Stressman was among the dozen witnesses Isabella County Prosecutor Larry Burdick called to the stand during the five-and-a-half-hour hearing. Stressman stated he observed Babb speed away and found the driver’s side window of Mary Babb’s overturned white Ford Escape shattered. The  30-year-old woman was inside, barely alive, he reported.

“I’m inferring he discharged the gun into the vehicle,” Stressman said, stating he checked Mary Babb’s irregular pulse, noticed her labored breathing and tried to comfort the dying woman. “I held her hand and she let out a sigh and that was it as far as her breathing.”

A second witness, Matthew Myers, who standing at a window in a plumbing and heating supply building across the street, corroborated Stressman’s testimony, saying he witnessed Babb’s GMC drive into the parking lot, pull up beside and then ram Mary Babb’s vehicle.

Forensic pathologist David Start, who performed Mary Babb’s autopsy, testified the cause of death was a shotgun wound to the chest. According to Start, the entrance wound was in the upper chest area with the slug hitting several internal organs before exiting her upper back.

‘Tom told me the first shot took out the window; the second shot was in the gut’

Brook Henry, a longtime friend of Thomas Babb, testified that Babb showed up after the shooting at his (Henry’s) brother’s home around 5:45 p.m. and parked behind the house. Henry said was unusual.

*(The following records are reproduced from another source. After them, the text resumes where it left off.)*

[src/mdi_top.sv]
// mdi_top: diagnostic injection registers for the safety monitors,
// register-map crc test selection and pin readback inversion
// assumes: apb master on sys_clk, monitors and crc checker outside
//
// Local design decision: the APB slave port.
`timescale 1ns/1ps
`include "mdi_consts.svh"

module mdi_top
	import mdi_pkg::*;
#(
	parameter int ADDR_W = 10
) (
	// clock and reset
	input  wire logic                 sys_clk,
	input  wire logic                 srst,
	// apb slave
	input  wire logic                 psel,
	input  wire logic                 penable,
	input  wire logic                 pwrite,
	input  wire logic [ADDR_W-1:0]    paddr,
	input  wire logic [31:0]          pwdata,
	output logic      [31:0]          prdata,
	output logic                      pready,
	output logic                      pslverr,
	// monitors
	input  wire mdi_pkg::mdi_mon_t    monitor_enable,
	input  wire mdi_pkg::mdi_mon_t    monitor_trip,
	input  wire logic                 crc_mismatch,
	output mdi_pkg::mdi_inject_t      inject,
	output mdi_pkg::mdi_fault_t       fault_flags,
	output mdi_pkg::mdi_image_t       crc_image,
	// pin groups
	input  wire mdi_pkg::mdi_pins_t   pin_group_a,
	input  wire mdi_pkg::mdi_pins_t   pin_group_b,
	input  wire mdi_pkg::mdi_pins_t   pin_group_base,
	output logic [`MDI_PINS-1:0][1:0] pin_group_a_value,
	output logic [`MDI_PINS-1:0][1:0] pin_group_b_value,
	output logic [`MDI_PINS-1:0][1:0] pin_group_base_value,
	// interrupt
	output logic                      irq
);
	import mdi_pkg::*;

	// ------------------------------------------------------------
	// functions
	// ------------------------------------------------------------
	function automatic logic addr_is(input logic [ADDR_W-1:0] a,
		input logic [7:0] idx);
		addr_is = (a == ADDR_W'({idx, 2'b00}));
	endfunction

	// invert data of pins driven as digital outputs
	function automatic logic [`MDI_PINS-1:0][1:0] readback(
		input mdi_pins_t g, input logic inv);
		logic [`MDI_PINS-1:0][1:0] r;
		r = g.value;
		for (int i = 0; i < `MDI_PINS; i++) begin
			if (inv && g.direction[i] == `MDI_DIR_DIG_OUT) begin
				r[i] = ~g.value[i];
			end
		end
		readback = r;
	endfunction

	// ------------------------------------------------------------
	// state
	// ------------------------------------------------------------
	logic [15:0]           supply_q, supply_d;
	logic [15:0]           clock_q, clock_d;
	logic [15:0]           digital_q, digital_d;
	logic [`MDI_EVT_W-1:0] status_q, status_d;
	logic [`MDI_EVT_W-1:0] mask_q, mask_d;
	logic [`MDI_EVT_W-1:0] fault_q, fault_d;
	logic [`MDI_EVT_W-1:0] evt;
	logic [31:0]           prdata_d;
	logic                  pready_d, pslverr_d, irq_d;
	logic                  wr;
	logic                  mapped;
	mdi_inject_t           inject_d;
	mdi_fault_t            fault_n_d;
	logic [`MDI_PINS-1:0][1:0] rb_a_d, rb_b_d, rb_base_d;

	// ------------------------------------------------------------
	// apb slave and registers
	// ------------------------------------------------------------
	// answer in the first access cycle; no wait states
	always_comb begin
		supply_d  = supply_q;
		clock_d   = clock_q;
		digital_d = digital_q;
		mask_d    = mask_q;
		prdata_d  = prdata;
		pslverr_d = 1'b0;
		pready_d  = 1'b0;
		mapped    = addr_is(paddr, `MDI_IDX_SUPPLY)
			|| addr_is(paddr, `MDI_IDX_CLOCK)
			|| addr_is(paddr, `MDI_IDX_DIGITAL)
			|| addr_is(paddr, `MDI_IDX_IRQ_STATUS)
			|| addr_is(paddr, `MDI_IDX_IRQ_MASK)
			|| addr_is(paddr, `MDI_IDX_FAULT_STATE);
		wr = psel && penable && pready && pwrite && !pslverr;
		if (psel && !penable) begin
			pready_d  = 1'b1;
			pslverr_d = !mapped;
			prdata_d  = 32'h0000_0000;
			if (!pwrite) begin
				if (addr_is(paddr, `MDI_IDX_SUPPLY)) begin
					prdata_d = {16'h0000, supply_q};
				end
				if (addr_is(paddr, `MDI_IDX_CLOCK)) begin
					prdata_d = {16'h0000, clock_q};
				end
				if (addr_is(paddr, `MDI_IDX_DIGITAL)) begin
					prdata_d = {16'h0000, digital_q};
				end
				if (addr_is(paddr, `MDI_IDX_IRQ_STATUS)) begin
					prdata_d = {25'h0000000, status_q};
				end
				if (addr_is(paddr, `MDI_IDX_IRQ_MASK)) begin
					prdata_d = {25'h0000000, mask_q};
				end
				if (addr_is(paddr, `MDI_IDX_FAULT_STATE)) begin
					prdata_d = {25'h0000000, fault_q};
				end
			end
		end
		if (wr && addr_is(paddr, `MDI_IDX_SUPPLY)) begin
			supply_d = pwdata[15:0] & `MDI_WMASK_SUPPLY;
		end
		if (wr && addr_is(paddr, `MDI_IDX_CLOCK)) begin
			clock_d = pwdata[15:0] & `MDI_WMASK_CLOCK;
		end
		if (wr && addr_is(paddr, `MDI_IDX_DIGITAL)) begin
			digital_d = pwdata[15:0] & `MDI_WMASK_DIGITAL;
		end
		if (wr && addr_is(paddr, `MDI_IDX_IRQ_MASK)) begin
			mask_d = pwdata[`MDI_EVT_W-1:0];
		end
		// write-one-clear; a new event in the same cycle survives
		status_d = status_q;
		if (wr && addr_is(paddr, `MDI_IDX_IRQ_STATUS)) begin
			status_d = status_q & ~pwdata[`MDI_EVT_W-1:0];
		end
		status_d = status_d | evt;
		irq_d    = |(status_d & mask_d);
	end

	always_ff @(posedge sys_clk) begin
		if (srst) begin
			supply_q  <= `MDI_RST_SUPPLY;
			clock_q   <= `MDI_RST_CLOCK;
			digital_q <= `MDI_RST_DIGITAL;
			status_q  <= '0;
			mask_q    <= '0;
			prdata    <= 32'h0000_0000;
			pready    <= 1'b0;
			pslverr   <= 1'b0;
			irq       <= 1'b0;
		end else begin
			supply_q  <= supply_d;
			clock_q   <= clock_d;
			digital_q <= digital_d;
			status_q  <= status_d;
			mask_q    <= mask_d;
			prdata    <= prdata_d;
			pready    <= pready_d;
			pslverr   <= pslverr_d;
			irq       <= irq_d;
		end
	end

	// ------------------------------------------------------------
	// injection and fault flags
	// ------------------------------------------------------------
	// injection is a level of the register bits, all but the crc test pattern gated by the monitor enables, so clearing a
	// bit releases the monitor on the next edge
	always_comb begin
		inject_d = '0;
		inject_d.ground_a_open_test_enable =
			supply_q[`MDI_SUP_GROUND_A]
			& monitor_enable.ground_a_open;
		inject_d.ground_b_open_test_enable =
			supply_q[`MDI_SUP_GROUND_B]
			& monitor_enable.ground_b_open;
		inject_d.digital_ground_open_test_enable =
			supply_q[`MDI_SUP_DIG_GROUND]
			& monitor_enable.digital_ground_open;
		inject_d.main_clock_overfreq_test_enable =
			clock_q[`MDI_CLK_OVERFREQ]
			& monitor_enable.main_clock_freq;
		inject_d.main_clock_underfreq_test_enable =
			clock_q[`MDI_CLK_UNDERFREQ]
			& monitor_enable.main_clock_freq;
		inject_d.aux_osc_watchdog_test_enable =
			clock_q[`MDI_CLK_AUX_WD]
			& monitor_enable.aux_osc_watchdog;
		inject_d.main_clock_watchdog_test_enable =
			clock_q[`MDI_CLK_MAIN_WD]
			& monitor_enable.main_clock_watchdog;
		inject_d.regmap_crc_test_pattern =
			digital_q[`MDI_DIG_CRC_HI:`MDI_DIG_CRC_LO];

		// fault vector, bit order matches the status register
		fault_d[6] = crc_mismatch
			|| inject_d.regmap_crc_test_pattern != 2'h0;
		fault_d[5] = monitor_enable.main_clock_freq
			& (monitor_trip.main_clock_freq
			| inject_d.main_clock_overfreq_test_enable
			| inject_d.main_clock_underfreq_test_enable);
		fault_d[4] = monitor_enable.aux_osc_watchdog
			& (monitor_trip.aux_osc_watchdog
			| inject_d.aux_osc_watchdog_test_enable);
		fault_d[3] = monitor_enable.main_clock_watchdog
			& (monitor_trip.main_clock_watchdog
			| inject_d.main_clock_watchdog_test_enable);
		fault_d[2] = monitor_enable.ground_a_open
			& (monitor_trip.ground_a_open
			| inject_d.ground_a_open_test_enable);
		fault_d[1] = monitor_enable.ground_b_open
			& (monitor_trip.ground_b_open
			| inject_d.ground_b_open_test_enable);
		fault_d[0] = monitor_enable.digital_ground_open
			& (monitor_trip.digital_ground_open
			| inject_d.digital_ground_open_test_enable);
		evt = fault_d & ~fault_q;
		// flag order follows the struct, not the status layout
		fault_n_d = '{!fault_d[2], !fault_d[1], !fault_d[0],
			!fault_d[5], !fault_d[4], !fault_d[3], !fault_d[6]};

		rb_a_d    = readback(pin_group_a,
			digital_q[`MDI_DIG_GROUP_A]);
		rb_b_d    = readback(pin_group_b,
			digital_q[`MDI_DIG_GROUP_B]);
		rb_base_d = readback(pin_group_base,
			digital_q[`MDI_DIG_GROUP_BASE]);
	end

	always_ff @(posedge sys_clk) begin
		if (srst) begin
			fault_q              <= '0;
			inject               <= '0;
			fault_flags          <= '1;
			crc_image            <= '0;
			pin_group_a_value    <= '0;
			pin_group_b_value    <= '0;
			pin_group_base_value <= '0;
		end else begin
			fault_q     <= fault_d;
			inject      <= inject_d;
			fault_flags <= fault_n_d;
			// spare bits reach the crc like any other stored bit
			crc_image.supply_check_injection  <= supply_d;
			crc_image.clock_check_injection   <= clock_d;
			crc_image.digital_check_injection <= digital_d;
			pin_group_a_value    <= rb_a_d;
			pin_group_b_value    <= rb_b_d;
			pin_group_base_value <= rb_base_d;
		end
	end

endmodule // mdi_top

When Henry went outside to meet Babb, he testified, his friend told him he had shot his wife.

“I asked Tom to tell me what happened. He said he went to see Mary and it had something to do with their son. He asked her to come with him and she screamed and said no. Then Tom told me that the first shot took the window out and the second shot was in the gut. I still didn’t believe it had happened.”

When Henry said to Tom, “If it’s true you’re going to have to give yourself up,” a 12-gauge shotgun inside Babb’s vehicle discharged and he screamed at Henry, “You’re not taking my weapon.”

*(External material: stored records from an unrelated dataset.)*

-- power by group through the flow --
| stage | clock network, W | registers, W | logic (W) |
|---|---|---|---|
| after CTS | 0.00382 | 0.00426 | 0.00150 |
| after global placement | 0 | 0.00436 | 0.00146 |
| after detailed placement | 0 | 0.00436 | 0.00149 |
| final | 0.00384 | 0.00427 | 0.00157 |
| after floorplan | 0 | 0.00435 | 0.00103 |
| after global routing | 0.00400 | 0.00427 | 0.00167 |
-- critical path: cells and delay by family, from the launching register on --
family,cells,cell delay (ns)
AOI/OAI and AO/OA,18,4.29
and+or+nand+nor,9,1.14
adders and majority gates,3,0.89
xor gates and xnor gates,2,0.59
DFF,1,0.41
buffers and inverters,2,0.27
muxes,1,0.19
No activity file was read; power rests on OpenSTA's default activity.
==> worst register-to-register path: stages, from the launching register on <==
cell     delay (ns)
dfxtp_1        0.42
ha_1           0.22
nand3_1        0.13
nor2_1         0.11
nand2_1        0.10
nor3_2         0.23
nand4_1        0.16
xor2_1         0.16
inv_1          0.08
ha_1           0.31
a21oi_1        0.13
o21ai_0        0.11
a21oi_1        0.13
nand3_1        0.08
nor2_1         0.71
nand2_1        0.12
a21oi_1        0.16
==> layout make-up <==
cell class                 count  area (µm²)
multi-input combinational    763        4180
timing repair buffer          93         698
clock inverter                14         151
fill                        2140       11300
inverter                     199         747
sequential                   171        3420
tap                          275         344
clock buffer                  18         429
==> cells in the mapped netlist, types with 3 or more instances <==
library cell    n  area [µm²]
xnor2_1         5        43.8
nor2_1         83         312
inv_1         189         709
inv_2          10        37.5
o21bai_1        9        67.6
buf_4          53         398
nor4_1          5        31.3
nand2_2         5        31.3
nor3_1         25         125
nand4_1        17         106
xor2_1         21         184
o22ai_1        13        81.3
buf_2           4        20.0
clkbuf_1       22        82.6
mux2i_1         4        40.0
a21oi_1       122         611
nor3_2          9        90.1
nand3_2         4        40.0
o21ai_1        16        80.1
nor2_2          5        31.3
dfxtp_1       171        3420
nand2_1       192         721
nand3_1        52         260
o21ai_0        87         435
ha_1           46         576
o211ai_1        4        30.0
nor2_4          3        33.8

“He was pretty wound up. He said the charges in Gaylord weren’t true and that the town and his friends had turned against him. He was acting crazy. I never saw anything like it,”

Henry spoke of Babb breaking the windows of his pickup and tearing “stuff out of the truck.”

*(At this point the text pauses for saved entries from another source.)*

`src/logic/mibsc_pkg.sv`:
```
// mibsc_pkg: offsets, widths, thresholds and reset values of the MIB statistics counters
package mibsc_pkg;
   // counter slots
   localparam int CNT_NUM = 4;
   localparam int IDX_LATE = 0;
   localparam int IDX_PAUSE = 1;
   localparam int IDX_CTRL_TX = 2;
   localparam int IDX_MCAST = 3;

   // register address width and data width
   localparam int ADDR_W = 8;
   localparam int DATA_W = 32;

   // register offsets (byte addresses of the register space)
   localparam logic [7:0] OFF_MCAST = 8'hB8;
   localparam logic [7:0] OFF_CTRL_TX = 8'hFA;
   localparam logic [7:0] OFF_LATE = 8'hC0;
   localparam logic [7:0] OFF_PAUSE = 8'hF8;
   localparam logic [3:0][7:0] CNT_OFFSET = {OFF_MCAST, OFF_CTRL_TX, OFF_PAUSE, OFF_LATE};

   // counter widths
   localparam int WIDE_W = 32;
   localparam int NARROW_W = 16;
   localparam int CNT_WIDTH [CNT_NUM] = '{WIDE_W, NARROW_W, NARROW_W, WIDE_W};

   // thresholds that raise the statistics-update event
   localparam logic [31:0] THR_WIDE = 32'hC000_0000;
   localparam logic [31:0] THR_NARROW = 32'h0000_C000;
   localparam logic [31:0] CNT_THRESH [CNT_NUM] = '{THR_WIDE, THR_NARROW, THR_NARROW, THR_WIDE};

   // reset values
   localparam logic [31:0] CNT_RESET = 32'h0000_0000;
   localparam logic [31:0] RDATA_RESET = 32'h0000_0000;
   localparam logic [31:0] RDATA_UNMAPPED = 32'h0000_0000;
endpackage : mibsc_pkg

```
`src/logic/mibsc_counter.sv`:
```
// mibsc_counter: one wrapping statistics counter with threshold detection
`timescale 1ns/1ns
module mibsc_counter #(
   parameter int W = 32,
   parameter logic [31:0] THR = 32'h0000_0001
) (
   input wire logic i_clk,
   input wire logic i_rst,
   input wire logic i_inc,
   input wire logic i_wr,
   input wire logic [W-1:0] i_wdata,
   output logic [W-1:0] o_value,
   output logic o_hit
);
   import mibsc_pkg::*;

   // value one below the threshold: the next increment reaches it
   localparam logic [W-1:0] HIT_AT = W'(THR - 32'h0000_0001);

   logic [W-1:0] next_value;

   // software write wins over a same-cycle increment; add wraps at W bits
   always_comb begin
      if (i_wr) begin
         next_value = i_wdata;
      end else if (i_inc) begin
         next_value = o_value + W'(1);
      end else begin
         next_value = o_value;
      end
   end

   // counter storage
   always_ff @(posedge i_clk) begin
      if (i_rst) begin
         o_value <= W'(CNT_RESET);
      end else begin
         o_value <= next_value;
      end
   end

   // single event on the increment that lands on the threshold
   assign o_hit = i_inc && !i_wr && (o_value == HIT_AT);
endmodule : mibsc_counter

```
`src/logic/mibsc_stats.sv`:
```
// mibsc_stats: MAC MIB statistics counter group with register access and update event
`timescale 1ns/1ns
module mibsc_stats (
   input wire logic I_CLK_SYS,
   input wire logic I_RST,
   // control bits held in the MAC control and mask registers
   input wire logic I_GLOBAL_STATS_ENABLE,
   input wire logic [mibsc_pkg::CNT_NUM-1:0] I_PER_COUNTER_MASK,
   // transmit side events
   input wire logic I_TX_COLLISION,
   input wire logic I_TX_SLOT_ELAPSED,
   input wire logic I_TX_CTRL_DONE,
   input wire logic I_TX_CTRL_FROM_HOST,
   // receive control frame events
   input wire logic I_RX_CTRL_DONE,
   input wire logic I_RX_CTRL_PAUSE,
   input wire logic I_RX_CTRL_OK,
   // receive frame status
   input wire logic I_RX_FRAME_DONE,
   input wire logic I_RX_DEST_GROUP,
   input wire logic I_RX_DEST_BCAST,
   input wire logic I_RX_TOO_LONG,
   input wire logic I_RX_FCS_ERR,
   input wire logic I_RX_LEN_ERR,
   input wire logic I_RX_ALIGN_ERR,
   input wire logic I_RX_OVERRUN,
   // register access port
   input wire logic I_REG_WR,
   input wire logic I_REG_RD,
   input wire logic [mibsc_pkg::ADDR_W-1:0] I_REG_ADDR,
   input wire logic [mibsc_pkg::DATA_W-1:0] I_REG_WDATA,
   output logic [mibsc_pkg::DATA_W-1:0] O_REG_RDATA,
   output logic O_REG_RVALID,
   // statistics update event toward the interrupt status register
   output logic O_STATS_THRESHOLD_FLAG
);
   import mibsc_pkg::*;

   ////////////////////////////////////////////////////////////////////////////
   // event qualification

   logic rx_good;
   logic [CNT_NUM-1:0] event_seen;
   logic [CNT_NUM-1:0] cnt_en;
   logic [CNT_NUM-1:0] inc;
   logic [CNT_NUM-1:0] wr_sel;
   logic [CNT_NUM-1:0] rd_sel;
   logic [CNT_NUM-1:0] hit;
   logic [DATA_W-1:0] cnt [CNT_NUM];
   logic [DATA_W-1:0] next_rdata;

   // frame carries none of the excluded error kinds
   assign rx_good = !(I_RX_TOO_LONG || I_RX_FCS_ERR || I_RX_LEN_ERR
                      || I_RX_ALIGN_ERR || I_RX_OVERRUN);

   // raw events per counter slot
   always_comb begin
      event_seen = '0;
      event_seen[IDX_LATE] = I_TX_COLLISION && I_TX_SLOT_ELAPSED;
      event_seen[IDX_PAUSE] = I_RX_CTRL_DONE && I_RX_CTRL_PAUSE && I_RX_CTRL_OK;
      event_seen[IDX_CTRL_TX] = I_TX_CTRL_DONE && !I_TX_CTRL_FROM_HOST;
      event_seen[IDX_MCAST] = I_RX_FRAME_DONE && rx_good && I_RX_DEST_GROUP
                              && !I_RX_DEST_BCAST;
   end

   ////////////////////////////////////////////////////////////////////////////
   // counter bank

   genvar gi;
   generate
      for (gi = 0; gi < CNT_NUM; gi++) begin : g_cnt
         localparam int W = CNT_WIDTH[gi];
         logic [W-1:0] value;

         // gate by global enable and the slot's mask bit
         assign cnt_en[gi] = I_GLOBAL_STATS_ENABLE && !I_PER_COUNTER_MASK[gi];
         assign inc[gi] = event_seen[gi] && cnt_en[gi];
         // address decode for writes and reads
         assign wr_sel[gi] = I_REG_WR && (I_REG_ADDR == CNT_OFFSET[gi]);
         assign rd_sel[gi] = I_REG_RD && (I_REG_ADDR == CNT_OFFSET[gi]);

         // wrapping counter; wrap at W bits
         mibsc_counter #(
            .W(W),
            .THR(CNT_THRESH[gi])
         ) u_counter (
            .i_clk(I_CLK_SYS),
            .i_rst(I_RST),
            .i_inc(inc[gi]),
            .i_wr(wr_sel[gi]),
            .i_wdata(I_REG_WDATA[W-1:0]),
            .o_value(value),
            .o_hit(hit[gi])
         );

         // zero-extend narrow counters on read
         assign cnt[gi] = DATA_W'(value);
      end
   endgenerate

   ////////////////////////////////////////////////////////////////////////////
   // statistics update event

   // one-cycle pulse on any threshold crossing
   always_ff @(posedge I_CLK_SYS) begin
      if (I_RST) begin
         O_STATS_THRESHOLD_FLAG <= 1'b0;
      end else begin
         O_STATS_THRESHOLD_FLAG <= |hit;
      end
   end

   ////////////////////////////////////////////////////////////////////////////
   // register read path

   // select the addressed counter, unmapped reads give zero
   always_comb begin
      next_rdata = RDATA_UNMAPPED;
      for (int k = 0; k < CNT_NUM; k++) begin
         if (rd_sel[k]) begin
            next_rdata = cnt[k];
         end
      end
   end

   // read data and strobe one cycle after the request
   always_ff @(posedge I_CLK_SYS) begin
      if (I_RST) begin
         O_REG_RDATA <= RDATA_RESET;
         O_REG_RVALID <= 1'b0;
      end else begin
         O_REG_RDATA <= I_REG_RD ? next_rdata : O_REG_RDATA;
         O_REG_RVALID <= I_REG_RD;
      end
   end
endmodule : mibsc_stats

```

“He told me that if I could confirm Mary was dead he would give himself up. He was here about an hour, but it seemed like only 10 minutes to me.”

According to Henry, Babb then drove off in his truck. Henry heard a short while later that his friend of 15 years had been arrested.

“Somebody killed my wife?”

Thomas Babb was apprehended and arrested several hours after the 4:15 p.m. shooting in Osceola County in the Evart area where he had fled. After Babb’s truck became stuck in a ditch north of US-10, a motorist stopped to offer assistance. The man who stopped to help, John Lafnear, happened to be an acquaintance of Babb’s from a number of years ago in Evart. According to Lafnear, Babb, who he said seemed dazed and may have been drunk, told him, “I just shot my old lady.”

Lafnear said Babb took two guns out of his truck and said he needed a ride down the road. Scared and fearing for his safety, Lafnear let Babb, with his guns, into his Pontiac Bonneville and prepared to leave just as a patrol car drove upon the scene. Authorities apprehended Babb. 0Mount Pleasant City Police investigator David Tuma, who transported Babb back to Mount Pleasant after his apprehension, testified Babb may have been drunk and he appeared to be “excited and loud but not out of control.”

According to Tuma, when Babb was advised of what he had been arrested for, he responded by asking the question, “Somebody killed my wife?”

“He rambled on if we let him,” Tuma testified. “He was alternately laughing and crying and when told of Mary’s homicide, he said ‘no way.’”

Tuma said that several times during the 45-minute drive back to Mount Pleasant Babb asked if his wife was dead and he wanted them to stop the car and kill him.